• **ASSIGNED TASK**
Among the entries below, find every line that has "violations" and pull it out.

• **RECORDS FOR THIS TASK**
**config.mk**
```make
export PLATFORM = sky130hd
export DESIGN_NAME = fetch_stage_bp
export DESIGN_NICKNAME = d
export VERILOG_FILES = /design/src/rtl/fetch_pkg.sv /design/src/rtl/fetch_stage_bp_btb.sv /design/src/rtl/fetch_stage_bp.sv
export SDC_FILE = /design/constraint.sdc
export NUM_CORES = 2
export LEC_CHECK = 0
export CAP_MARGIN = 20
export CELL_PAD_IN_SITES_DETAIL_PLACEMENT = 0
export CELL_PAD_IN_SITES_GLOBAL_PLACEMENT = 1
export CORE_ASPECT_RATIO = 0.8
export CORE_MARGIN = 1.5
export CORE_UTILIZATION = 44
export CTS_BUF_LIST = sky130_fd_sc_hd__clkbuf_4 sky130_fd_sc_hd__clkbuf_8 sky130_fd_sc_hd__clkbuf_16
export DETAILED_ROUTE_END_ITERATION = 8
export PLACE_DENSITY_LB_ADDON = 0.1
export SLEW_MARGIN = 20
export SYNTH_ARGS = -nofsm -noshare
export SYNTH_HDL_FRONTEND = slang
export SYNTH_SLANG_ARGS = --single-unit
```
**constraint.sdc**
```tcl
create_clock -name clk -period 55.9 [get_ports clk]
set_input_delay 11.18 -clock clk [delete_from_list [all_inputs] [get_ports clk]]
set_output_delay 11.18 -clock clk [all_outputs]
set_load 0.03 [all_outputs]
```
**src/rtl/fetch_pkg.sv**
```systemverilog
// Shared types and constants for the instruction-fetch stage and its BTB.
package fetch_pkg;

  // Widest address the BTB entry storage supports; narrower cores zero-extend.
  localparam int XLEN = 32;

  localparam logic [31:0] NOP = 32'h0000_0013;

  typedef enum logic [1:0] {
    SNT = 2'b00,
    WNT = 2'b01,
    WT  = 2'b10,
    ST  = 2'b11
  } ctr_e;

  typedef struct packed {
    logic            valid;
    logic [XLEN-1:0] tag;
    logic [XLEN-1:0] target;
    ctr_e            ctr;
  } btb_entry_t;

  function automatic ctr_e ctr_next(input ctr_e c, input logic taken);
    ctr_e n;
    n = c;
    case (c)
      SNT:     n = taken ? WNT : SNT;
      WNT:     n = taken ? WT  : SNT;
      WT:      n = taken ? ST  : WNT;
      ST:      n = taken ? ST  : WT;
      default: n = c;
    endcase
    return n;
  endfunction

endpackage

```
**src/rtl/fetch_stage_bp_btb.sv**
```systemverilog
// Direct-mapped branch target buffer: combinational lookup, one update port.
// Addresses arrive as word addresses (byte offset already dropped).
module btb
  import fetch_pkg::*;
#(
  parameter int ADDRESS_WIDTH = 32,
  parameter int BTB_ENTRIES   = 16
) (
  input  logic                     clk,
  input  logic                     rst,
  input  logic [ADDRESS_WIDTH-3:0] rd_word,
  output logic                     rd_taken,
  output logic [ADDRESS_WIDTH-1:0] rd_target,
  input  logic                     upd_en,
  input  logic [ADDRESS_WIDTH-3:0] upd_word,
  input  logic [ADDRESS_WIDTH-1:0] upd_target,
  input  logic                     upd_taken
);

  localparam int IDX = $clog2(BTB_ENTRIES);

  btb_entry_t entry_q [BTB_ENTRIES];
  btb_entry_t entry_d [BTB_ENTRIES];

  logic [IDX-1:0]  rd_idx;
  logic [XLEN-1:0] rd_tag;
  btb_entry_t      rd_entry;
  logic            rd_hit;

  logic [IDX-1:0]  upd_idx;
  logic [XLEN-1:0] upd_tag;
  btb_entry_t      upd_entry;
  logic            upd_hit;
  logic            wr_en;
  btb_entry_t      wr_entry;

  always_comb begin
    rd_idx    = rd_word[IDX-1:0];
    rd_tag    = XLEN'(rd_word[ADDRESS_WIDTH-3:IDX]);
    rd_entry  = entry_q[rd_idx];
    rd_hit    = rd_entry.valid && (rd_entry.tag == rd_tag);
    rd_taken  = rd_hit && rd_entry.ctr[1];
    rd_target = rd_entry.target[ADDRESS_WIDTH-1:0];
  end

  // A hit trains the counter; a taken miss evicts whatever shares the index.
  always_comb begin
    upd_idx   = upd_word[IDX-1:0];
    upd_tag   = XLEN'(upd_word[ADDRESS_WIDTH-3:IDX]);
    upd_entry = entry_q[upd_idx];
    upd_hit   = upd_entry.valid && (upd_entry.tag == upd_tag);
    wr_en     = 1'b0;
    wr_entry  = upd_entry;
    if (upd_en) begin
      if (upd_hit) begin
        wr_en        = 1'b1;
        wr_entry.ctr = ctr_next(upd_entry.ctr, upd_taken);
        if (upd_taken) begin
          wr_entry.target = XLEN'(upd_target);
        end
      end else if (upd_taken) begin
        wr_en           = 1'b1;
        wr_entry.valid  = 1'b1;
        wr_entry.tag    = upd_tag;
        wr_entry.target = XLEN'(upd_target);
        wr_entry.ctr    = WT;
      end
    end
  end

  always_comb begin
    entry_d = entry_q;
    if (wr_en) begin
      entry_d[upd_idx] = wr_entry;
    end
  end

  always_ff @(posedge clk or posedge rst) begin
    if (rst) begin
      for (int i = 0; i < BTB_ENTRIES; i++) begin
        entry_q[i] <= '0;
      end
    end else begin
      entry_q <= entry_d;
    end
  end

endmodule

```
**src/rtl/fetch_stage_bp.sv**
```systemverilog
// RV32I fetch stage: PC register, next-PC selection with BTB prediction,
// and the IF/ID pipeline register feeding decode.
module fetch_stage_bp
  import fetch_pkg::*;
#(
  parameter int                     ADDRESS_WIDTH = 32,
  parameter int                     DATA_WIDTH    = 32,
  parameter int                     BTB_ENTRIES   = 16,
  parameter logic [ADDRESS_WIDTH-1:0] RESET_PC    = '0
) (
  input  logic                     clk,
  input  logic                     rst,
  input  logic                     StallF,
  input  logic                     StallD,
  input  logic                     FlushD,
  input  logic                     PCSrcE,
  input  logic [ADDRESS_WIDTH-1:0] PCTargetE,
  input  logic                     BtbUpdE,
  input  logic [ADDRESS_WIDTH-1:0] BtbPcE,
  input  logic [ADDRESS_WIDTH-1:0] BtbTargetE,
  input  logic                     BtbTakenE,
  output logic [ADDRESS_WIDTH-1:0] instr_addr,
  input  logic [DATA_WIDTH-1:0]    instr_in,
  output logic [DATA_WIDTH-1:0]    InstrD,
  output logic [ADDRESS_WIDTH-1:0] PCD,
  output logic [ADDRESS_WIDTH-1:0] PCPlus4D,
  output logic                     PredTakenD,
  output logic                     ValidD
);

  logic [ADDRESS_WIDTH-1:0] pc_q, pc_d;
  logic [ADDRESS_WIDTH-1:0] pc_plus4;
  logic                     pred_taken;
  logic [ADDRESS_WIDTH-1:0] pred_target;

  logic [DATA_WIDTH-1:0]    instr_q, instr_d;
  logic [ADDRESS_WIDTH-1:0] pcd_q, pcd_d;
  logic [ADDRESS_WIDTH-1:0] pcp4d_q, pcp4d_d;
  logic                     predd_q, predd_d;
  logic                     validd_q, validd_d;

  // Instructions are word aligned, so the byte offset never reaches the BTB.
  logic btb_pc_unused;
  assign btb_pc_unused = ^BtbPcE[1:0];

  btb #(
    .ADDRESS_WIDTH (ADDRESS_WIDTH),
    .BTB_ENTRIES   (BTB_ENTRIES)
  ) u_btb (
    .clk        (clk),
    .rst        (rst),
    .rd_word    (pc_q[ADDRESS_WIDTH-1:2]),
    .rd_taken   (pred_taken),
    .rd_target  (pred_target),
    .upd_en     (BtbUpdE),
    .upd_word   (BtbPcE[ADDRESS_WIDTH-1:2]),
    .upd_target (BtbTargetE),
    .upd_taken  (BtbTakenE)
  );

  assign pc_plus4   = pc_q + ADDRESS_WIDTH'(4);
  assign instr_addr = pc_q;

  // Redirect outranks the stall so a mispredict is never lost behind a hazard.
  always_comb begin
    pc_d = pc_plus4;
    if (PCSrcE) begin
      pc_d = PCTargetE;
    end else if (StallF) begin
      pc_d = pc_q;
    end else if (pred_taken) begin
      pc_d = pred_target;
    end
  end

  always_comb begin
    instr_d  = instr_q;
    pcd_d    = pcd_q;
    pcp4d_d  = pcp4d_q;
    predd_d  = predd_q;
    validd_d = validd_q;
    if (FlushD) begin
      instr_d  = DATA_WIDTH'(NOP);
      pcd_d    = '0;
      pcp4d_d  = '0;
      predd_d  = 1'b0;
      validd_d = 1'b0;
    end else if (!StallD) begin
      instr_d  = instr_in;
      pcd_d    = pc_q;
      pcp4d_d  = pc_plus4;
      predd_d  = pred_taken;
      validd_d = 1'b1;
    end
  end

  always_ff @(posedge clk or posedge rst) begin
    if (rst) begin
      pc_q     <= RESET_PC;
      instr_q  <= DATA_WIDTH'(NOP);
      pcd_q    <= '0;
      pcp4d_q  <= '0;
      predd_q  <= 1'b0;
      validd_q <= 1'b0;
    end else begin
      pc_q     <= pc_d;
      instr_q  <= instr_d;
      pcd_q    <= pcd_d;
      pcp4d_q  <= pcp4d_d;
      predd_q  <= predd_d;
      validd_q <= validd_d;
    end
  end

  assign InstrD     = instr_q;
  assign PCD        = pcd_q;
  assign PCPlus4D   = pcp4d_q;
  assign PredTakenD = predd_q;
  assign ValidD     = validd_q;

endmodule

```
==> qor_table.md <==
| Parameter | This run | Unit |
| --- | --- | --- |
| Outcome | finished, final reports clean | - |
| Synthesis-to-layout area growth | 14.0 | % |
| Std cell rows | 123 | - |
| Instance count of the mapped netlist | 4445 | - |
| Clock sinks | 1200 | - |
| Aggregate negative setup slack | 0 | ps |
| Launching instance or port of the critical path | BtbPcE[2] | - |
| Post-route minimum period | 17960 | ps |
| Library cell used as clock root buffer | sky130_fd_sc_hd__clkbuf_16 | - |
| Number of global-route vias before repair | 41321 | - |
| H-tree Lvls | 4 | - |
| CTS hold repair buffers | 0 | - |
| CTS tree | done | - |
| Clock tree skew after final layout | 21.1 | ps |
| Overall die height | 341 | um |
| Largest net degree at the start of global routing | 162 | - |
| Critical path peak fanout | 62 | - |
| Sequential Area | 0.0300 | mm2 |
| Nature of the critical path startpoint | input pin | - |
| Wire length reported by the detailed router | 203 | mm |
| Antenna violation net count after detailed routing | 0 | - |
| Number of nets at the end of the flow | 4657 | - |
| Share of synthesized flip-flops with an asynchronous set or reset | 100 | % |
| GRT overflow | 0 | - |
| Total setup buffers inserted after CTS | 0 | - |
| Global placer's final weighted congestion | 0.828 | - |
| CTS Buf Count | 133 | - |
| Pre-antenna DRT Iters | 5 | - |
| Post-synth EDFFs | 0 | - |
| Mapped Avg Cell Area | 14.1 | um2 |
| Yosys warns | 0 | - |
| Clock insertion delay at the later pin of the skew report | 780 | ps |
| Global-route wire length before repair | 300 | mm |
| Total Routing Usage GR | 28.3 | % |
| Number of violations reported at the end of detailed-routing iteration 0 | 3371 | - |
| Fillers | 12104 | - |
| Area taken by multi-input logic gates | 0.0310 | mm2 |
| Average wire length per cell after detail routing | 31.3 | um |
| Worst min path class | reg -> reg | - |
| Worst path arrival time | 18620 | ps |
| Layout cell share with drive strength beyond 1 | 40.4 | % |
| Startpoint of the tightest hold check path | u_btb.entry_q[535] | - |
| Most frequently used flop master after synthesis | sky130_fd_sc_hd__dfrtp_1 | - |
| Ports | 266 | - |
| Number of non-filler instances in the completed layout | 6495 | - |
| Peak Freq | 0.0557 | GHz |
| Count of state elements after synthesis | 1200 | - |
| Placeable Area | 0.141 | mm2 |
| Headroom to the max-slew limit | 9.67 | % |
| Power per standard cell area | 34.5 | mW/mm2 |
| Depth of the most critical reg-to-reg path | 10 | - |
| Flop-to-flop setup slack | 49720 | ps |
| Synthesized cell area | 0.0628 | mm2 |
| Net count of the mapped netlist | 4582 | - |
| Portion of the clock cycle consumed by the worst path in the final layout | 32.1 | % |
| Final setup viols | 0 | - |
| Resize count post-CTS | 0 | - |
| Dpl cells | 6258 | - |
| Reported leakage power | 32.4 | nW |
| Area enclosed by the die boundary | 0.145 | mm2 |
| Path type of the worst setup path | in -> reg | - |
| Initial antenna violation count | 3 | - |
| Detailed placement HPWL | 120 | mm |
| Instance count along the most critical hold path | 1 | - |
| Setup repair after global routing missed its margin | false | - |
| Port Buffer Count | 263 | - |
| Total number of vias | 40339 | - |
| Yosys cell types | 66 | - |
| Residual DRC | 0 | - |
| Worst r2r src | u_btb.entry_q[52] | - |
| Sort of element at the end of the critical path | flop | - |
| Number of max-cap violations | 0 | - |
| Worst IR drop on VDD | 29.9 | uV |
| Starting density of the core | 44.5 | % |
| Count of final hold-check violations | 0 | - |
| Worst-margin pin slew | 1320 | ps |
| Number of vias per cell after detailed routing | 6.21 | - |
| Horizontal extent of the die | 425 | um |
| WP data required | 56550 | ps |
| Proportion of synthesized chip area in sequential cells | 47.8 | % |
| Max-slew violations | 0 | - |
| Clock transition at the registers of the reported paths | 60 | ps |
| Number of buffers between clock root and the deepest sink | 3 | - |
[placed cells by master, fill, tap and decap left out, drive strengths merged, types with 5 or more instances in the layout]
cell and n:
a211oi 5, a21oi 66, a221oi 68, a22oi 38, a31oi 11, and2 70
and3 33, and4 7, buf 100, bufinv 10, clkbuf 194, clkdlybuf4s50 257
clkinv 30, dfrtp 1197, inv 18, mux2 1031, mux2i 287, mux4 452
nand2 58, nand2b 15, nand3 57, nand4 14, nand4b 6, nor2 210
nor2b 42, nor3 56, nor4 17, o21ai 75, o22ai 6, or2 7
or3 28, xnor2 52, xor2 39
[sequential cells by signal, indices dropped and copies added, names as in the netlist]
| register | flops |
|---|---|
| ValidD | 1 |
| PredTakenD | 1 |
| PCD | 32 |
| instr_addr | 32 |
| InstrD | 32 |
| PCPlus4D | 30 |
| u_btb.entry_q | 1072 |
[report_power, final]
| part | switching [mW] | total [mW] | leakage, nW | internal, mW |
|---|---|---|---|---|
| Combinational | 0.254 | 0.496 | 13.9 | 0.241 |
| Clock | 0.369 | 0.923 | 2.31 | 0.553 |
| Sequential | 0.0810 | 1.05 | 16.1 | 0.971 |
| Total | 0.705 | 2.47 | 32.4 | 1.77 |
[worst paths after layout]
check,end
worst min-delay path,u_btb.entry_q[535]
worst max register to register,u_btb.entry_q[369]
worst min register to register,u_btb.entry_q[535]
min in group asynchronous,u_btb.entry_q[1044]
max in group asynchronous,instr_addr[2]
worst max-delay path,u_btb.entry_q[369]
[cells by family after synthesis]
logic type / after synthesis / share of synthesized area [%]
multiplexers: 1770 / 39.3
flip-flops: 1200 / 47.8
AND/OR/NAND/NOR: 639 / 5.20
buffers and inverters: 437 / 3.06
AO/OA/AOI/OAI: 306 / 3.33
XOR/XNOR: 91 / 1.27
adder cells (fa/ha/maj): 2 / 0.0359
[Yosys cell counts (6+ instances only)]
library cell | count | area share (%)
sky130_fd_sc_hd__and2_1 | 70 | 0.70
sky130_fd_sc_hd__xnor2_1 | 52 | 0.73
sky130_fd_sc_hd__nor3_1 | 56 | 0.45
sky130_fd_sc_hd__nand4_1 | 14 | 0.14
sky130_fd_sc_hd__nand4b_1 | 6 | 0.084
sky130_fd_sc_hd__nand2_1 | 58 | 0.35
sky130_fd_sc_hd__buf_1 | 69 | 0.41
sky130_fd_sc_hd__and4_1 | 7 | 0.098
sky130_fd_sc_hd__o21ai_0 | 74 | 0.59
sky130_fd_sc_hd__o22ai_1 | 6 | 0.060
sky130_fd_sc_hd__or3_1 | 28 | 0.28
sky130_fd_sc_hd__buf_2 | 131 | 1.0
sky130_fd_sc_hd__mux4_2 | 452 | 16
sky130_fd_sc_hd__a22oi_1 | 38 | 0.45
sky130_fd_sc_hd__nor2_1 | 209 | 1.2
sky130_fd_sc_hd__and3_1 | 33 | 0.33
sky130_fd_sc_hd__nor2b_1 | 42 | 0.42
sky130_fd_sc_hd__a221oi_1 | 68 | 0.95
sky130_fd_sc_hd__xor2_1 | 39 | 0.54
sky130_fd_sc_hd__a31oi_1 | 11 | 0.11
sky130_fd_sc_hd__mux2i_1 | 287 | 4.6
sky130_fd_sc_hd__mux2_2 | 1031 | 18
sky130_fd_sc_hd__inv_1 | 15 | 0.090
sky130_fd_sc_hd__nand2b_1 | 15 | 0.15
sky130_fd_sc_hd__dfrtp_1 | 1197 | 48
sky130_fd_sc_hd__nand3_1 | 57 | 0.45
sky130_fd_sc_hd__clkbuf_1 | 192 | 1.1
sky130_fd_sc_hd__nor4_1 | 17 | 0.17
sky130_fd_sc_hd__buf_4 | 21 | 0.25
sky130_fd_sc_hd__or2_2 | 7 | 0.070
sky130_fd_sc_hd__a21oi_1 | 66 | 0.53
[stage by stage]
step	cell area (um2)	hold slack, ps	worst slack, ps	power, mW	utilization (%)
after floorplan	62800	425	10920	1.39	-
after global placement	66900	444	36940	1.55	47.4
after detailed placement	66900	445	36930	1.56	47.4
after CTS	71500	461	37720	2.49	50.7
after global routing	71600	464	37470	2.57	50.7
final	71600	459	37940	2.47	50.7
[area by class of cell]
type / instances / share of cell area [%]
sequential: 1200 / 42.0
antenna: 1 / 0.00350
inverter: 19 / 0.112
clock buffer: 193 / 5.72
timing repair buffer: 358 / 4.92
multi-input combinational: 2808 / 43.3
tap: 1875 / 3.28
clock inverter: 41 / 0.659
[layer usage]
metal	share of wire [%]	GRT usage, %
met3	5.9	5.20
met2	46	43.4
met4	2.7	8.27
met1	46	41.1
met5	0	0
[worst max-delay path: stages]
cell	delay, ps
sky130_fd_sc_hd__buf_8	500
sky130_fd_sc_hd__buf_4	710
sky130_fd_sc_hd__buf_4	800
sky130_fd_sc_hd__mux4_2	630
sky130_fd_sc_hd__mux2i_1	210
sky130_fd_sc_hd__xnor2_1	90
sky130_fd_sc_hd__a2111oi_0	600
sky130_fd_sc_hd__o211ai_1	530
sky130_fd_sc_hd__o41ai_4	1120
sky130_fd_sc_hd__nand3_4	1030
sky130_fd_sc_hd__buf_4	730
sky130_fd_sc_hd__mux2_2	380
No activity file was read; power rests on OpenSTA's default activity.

• **TASK ANSWER**
| Number of violations reported at the end of detailed-routing iteration 0 | 3371 | - |
| Number of max-cap violations | 0 | - |
| Count of final hold-check violations | 0 | - |
| Max-slew violations | 0 | - |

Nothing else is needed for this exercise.